Saved data entries:

- Opening Delimiter -

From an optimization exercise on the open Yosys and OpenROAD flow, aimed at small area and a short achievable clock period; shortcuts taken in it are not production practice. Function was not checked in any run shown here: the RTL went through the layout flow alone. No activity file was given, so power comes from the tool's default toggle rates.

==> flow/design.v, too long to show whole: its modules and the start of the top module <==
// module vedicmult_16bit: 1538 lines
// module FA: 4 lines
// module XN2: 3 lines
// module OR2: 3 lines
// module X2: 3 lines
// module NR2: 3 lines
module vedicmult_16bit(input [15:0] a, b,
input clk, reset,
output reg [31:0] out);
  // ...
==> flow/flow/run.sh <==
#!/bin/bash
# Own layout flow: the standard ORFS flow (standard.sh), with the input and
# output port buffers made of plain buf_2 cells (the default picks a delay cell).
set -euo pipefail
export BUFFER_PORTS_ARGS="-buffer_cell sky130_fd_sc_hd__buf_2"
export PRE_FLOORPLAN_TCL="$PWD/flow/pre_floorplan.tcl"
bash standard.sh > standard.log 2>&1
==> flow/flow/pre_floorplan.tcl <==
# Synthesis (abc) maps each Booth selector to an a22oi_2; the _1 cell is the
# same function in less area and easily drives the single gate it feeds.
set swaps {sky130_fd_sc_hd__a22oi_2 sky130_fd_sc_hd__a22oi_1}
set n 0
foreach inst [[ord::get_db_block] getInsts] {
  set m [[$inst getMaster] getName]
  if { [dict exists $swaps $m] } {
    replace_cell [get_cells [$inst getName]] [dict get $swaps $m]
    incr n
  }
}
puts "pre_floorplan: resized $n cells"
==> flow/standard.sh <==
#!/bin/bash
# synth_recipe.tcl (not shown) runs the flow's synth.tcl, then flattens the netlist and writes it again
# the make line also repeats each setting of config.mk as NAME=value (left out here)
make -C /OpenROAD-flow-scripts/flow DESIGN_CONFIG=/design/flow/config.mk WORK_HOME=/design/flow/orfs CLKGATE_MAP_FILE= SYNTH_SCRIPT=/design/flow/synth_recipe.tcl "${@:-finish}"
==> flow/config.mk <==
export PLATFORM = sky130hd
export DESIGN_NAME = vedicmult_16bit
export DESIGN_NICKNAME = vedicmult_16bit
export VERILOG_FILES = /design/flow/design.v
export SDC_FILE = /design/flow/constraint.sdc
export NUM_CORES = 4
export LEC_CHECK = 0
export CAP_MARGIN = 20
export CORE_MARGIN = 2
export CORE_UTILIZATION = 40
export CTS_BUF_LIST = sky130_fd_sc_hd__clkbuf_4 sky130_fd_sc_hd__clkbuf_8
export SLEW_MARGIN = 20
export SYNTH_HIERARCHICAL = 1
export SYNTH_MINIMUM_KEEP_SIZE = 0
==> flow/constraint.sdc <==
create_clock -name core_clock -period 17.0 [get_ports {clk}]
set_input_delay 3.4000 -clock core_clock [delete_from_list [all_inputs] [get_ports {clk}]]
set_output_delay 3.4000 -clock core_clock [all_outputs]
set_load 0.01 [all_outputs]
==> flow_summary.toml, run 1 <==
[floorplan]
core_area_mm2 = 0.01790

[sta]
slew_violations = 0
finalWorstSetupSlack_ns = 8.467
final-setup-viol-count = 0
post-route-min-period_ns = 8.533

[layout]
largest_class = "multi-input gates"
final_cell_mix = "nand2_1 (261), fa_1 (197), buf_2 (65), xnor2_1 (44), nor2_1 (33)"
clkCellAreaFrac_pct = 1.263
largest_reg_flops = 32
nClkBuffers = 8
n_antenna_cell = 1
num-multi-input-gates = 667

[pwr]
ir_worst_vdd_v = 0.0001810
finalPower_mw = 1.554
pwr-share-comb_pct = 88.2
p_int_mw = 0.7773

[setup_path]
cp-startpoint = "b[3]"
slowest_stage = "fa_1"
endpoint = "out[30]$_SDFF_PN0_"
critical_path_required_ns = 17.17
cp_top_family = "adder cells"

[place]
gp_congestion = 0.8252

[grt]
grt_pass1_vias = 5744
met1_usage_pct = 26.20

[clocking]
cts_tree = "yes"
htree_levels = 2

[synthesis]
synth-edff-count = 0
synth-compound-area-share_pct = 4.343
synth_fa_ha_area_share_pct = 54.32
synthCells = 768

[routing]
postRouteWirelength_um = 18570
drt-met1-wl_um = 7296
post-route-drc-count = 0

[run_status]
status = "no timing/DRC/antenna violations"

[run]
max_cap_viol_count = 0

- Closing Delimiter -
- Opening Delimiter -

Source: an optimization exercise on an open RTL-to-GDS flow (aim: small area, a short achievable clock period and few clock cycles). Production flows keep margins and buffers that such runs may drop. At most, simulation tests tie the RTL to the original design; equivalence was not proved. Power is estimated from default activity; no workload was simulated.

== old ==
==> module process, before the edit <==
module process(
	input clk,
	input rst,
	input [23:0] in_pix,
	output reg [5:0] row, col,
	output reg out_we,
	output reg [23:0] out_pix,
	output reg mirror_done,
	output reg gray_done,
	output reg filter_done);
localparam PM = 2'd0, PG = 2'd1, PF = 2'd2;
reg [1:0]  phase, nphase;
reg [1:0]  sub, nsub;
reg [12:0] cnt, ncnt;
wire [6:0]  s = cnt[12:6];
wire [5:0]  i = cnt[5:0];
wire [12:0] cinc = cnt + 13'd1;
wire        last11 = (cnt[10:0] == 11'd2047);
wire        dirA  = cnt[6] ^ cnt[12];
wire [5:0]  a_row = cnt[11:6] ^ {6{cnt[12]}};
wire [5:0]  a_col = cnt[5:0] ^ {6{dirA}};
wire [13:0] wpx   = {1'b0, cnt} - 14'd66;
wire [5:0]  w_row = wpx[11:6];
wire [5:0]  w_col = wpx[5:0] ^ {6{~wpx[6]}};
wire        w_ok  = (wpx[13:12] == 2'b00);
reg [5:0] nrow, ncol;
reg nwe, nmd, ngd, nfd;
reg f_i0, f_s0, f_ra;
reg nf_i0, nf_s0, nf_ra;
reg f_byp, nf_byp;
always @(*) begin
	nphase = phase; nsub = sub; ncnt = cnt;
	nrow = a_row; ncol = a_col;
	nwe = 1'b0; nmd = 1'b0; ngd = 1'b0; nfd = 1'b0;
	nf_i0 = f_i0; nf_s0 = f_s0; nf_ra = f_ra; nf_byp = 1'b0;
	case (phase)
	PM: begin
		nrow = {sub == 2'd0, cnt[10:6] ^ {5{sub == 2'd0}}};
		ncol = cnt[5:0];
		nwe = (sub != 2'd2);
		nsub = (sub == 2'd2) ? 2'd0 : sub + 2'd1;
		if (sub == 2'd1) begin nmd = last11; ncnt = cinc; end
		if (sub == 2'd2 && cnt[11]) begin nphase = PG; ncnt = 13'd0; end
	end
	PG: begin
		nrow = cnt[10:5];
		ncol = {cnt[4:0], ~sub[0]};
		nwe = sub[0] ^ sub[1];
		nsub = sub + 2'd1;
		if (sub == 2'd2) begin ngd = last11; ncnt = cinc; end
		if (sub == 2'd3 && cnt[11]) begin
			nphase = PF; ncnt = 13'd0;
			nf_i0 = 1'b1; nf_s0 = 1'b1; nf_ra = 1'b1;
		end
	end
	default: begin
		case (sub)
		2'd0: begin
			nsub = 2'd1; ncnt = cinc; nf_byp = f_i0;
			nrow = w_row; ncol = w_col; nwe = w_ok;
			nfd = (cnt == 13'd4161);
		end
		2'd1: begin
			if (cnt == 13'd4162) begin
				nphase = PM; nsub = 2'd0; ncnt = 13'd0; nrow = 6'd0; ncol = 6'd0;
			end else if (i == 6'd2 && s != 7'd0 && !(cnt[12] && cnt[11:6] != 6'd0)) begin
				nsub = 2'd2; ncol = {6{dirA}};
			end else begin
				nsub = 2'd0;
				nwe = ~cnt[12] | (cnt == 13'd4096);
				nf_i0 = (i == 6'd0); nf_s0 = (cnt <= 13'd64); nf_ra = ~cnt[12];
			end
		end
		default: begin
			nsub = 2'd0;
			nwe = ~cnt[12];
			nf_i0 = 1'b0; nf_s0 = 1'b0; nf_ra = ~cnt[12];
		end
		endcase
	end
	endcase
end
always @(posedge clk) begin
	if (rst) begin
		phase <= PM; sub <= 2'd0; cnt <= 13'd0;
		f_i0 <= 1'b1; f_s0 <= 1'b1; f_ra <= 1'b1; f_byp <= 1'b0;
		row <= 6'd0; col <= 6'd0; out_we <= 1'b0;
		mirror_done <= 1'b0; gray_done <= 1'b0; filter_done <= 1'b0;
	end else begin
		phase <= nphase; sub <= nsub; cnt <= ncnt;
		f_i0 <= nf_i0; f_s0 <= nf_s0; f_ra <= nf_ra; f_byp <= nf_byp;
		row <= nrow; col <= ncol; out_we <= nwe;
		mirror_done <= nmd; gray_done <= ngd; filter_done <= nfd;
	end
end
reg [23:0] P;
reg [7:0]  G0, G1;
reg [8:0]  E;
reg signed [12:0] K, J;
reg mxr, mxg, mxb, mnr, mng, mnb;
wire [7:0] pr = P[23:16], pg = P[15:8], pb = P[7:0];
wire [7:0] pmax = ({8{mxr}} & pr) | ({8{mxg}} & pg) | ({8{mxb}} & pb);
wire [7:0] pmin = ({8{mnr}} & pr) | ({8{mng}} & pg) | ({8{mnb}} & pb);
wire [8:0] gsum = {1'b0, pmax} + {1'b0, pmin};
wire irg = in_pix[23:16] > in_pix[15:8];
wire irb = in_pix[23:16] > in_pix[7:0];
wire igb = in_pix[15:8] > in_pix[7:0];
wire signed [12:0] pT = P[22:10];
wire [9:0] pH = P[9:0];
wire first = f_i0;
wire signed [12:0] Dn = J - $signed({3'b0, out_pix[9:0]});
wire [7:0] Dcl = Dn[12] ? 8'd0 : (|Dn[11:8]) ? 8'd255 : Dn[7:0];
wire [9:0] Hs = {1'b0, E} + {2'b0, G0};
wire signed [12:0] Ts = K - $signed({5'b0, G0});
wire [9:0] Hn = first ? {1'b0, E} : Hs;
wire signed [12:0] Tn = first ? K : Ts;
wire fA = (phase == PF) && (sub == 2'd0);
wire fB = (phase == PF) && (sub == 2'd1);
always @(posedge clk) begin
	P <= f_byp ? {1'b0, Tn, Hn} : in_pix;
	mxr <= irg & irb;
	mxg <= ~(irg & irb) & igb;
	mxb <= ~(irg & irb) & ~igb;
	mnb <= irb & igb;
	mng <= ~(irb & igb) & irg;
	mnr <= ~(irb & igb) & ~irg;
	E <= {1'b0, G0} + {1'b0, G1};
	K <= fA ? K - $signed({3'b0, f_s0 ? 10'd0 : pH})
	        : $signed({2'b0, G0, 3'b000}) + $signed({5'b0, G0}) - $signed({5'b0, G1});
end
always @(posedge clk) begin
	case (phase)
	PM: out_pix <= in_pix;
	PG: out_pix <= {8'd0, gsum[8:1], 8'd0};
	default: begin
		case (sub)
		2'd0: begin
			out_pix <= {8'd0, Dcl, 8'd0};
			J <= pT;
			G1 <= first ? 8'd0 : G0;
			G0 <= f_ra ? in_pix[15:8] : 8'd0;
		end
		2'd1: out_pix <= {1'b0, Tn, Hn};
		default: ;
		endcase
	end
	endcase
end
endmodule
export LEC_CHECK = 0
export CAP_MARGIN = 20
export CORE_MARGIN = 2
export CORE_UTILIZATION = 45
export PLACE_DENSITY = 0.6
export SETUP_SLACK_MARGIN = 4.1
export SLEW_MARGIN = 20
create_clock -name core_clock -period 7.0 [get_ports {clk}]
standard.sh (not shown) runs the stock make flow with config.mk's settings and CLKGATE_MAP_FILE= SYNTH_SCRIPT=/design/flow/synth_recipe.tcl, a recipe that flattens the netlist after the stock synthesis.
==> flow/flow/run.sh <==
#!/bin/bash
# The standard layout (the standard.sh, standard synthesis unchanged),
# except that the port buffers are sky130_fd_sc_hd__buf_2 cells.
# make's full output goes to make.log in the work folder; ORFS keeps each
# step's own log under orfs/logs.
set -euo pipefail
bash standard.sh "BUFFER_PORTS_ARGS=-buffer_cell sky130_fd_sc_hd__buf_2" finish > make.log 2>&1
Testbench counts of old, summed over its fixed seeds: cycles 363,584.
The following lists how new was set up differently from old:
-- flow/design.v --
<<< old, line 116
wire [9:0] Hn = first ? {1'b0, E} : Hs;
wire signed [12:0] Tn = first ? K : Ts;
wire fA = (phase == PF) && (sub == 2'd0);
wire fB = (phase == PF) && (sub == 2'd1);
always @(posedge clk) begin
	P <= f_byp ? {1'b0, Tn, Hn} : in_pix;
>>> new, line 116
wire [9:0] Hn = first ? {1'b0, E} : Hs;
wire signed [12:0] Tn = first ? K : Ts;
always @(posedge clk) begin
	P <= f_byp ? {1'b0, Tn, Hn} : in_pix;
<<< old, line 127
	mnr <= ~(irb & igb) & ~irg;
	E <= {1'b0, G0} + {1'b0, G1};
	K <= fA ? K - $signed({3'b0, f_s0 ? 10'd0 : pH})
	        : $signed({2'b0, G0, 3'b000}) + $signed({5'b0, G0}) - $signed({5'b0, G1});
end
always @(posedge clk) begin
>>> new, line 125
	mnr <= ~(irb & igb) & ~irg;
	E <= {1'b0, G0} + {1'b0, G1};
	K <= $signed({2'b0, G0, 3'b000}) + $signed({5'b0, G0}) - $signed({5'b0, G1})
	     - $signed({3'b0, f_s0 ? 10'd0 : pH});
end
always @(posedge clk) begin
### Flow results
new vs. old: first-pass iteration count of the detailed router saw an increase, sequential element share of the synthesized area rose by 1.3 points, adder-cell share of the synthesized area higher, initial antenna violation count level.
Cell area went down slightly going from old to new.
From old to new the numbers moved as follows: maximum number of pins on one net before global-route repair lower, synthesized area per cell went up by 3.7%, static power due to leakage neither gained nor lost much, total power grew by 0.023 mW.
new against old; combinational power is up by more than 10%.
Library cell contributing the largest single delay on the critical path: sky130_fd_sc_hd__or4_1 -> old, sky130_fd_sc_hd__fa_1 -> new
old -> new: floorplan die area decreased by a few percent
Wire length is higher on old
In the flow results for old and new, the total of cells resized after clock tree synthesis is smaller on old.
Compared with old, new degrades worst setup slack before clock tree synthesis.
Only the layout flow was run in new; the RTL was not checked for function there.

- Closing Delimiter -

§ WHAT IS BEING ASKED
Look through the entries above and report each line where the string "standard" occurs.

§ OUTPUT FOR THIS EXERCISE
# Own layout flow: the standard ORFS flow (standard.sh), with the input and
bash standard.sh > standard.log 2>&1
==> flow/standard.sh <==
standard.sh (not shown) runs the stock make flow with config.mk's settings and CLKGATE_MAP_FILE= SYNTH_SCRIPT=/design/flow/synth_recipe.tcl, a recipe that flattens the netlist after the stock synthesis.
# The standard layout (the standard.sh, standard synthesis unchanged),
bash standard.sh "BUFFER_PORTS_ARGS=-buffer_cell sky130_fd_sc_hd__buf_2" finish > make.log 2>&1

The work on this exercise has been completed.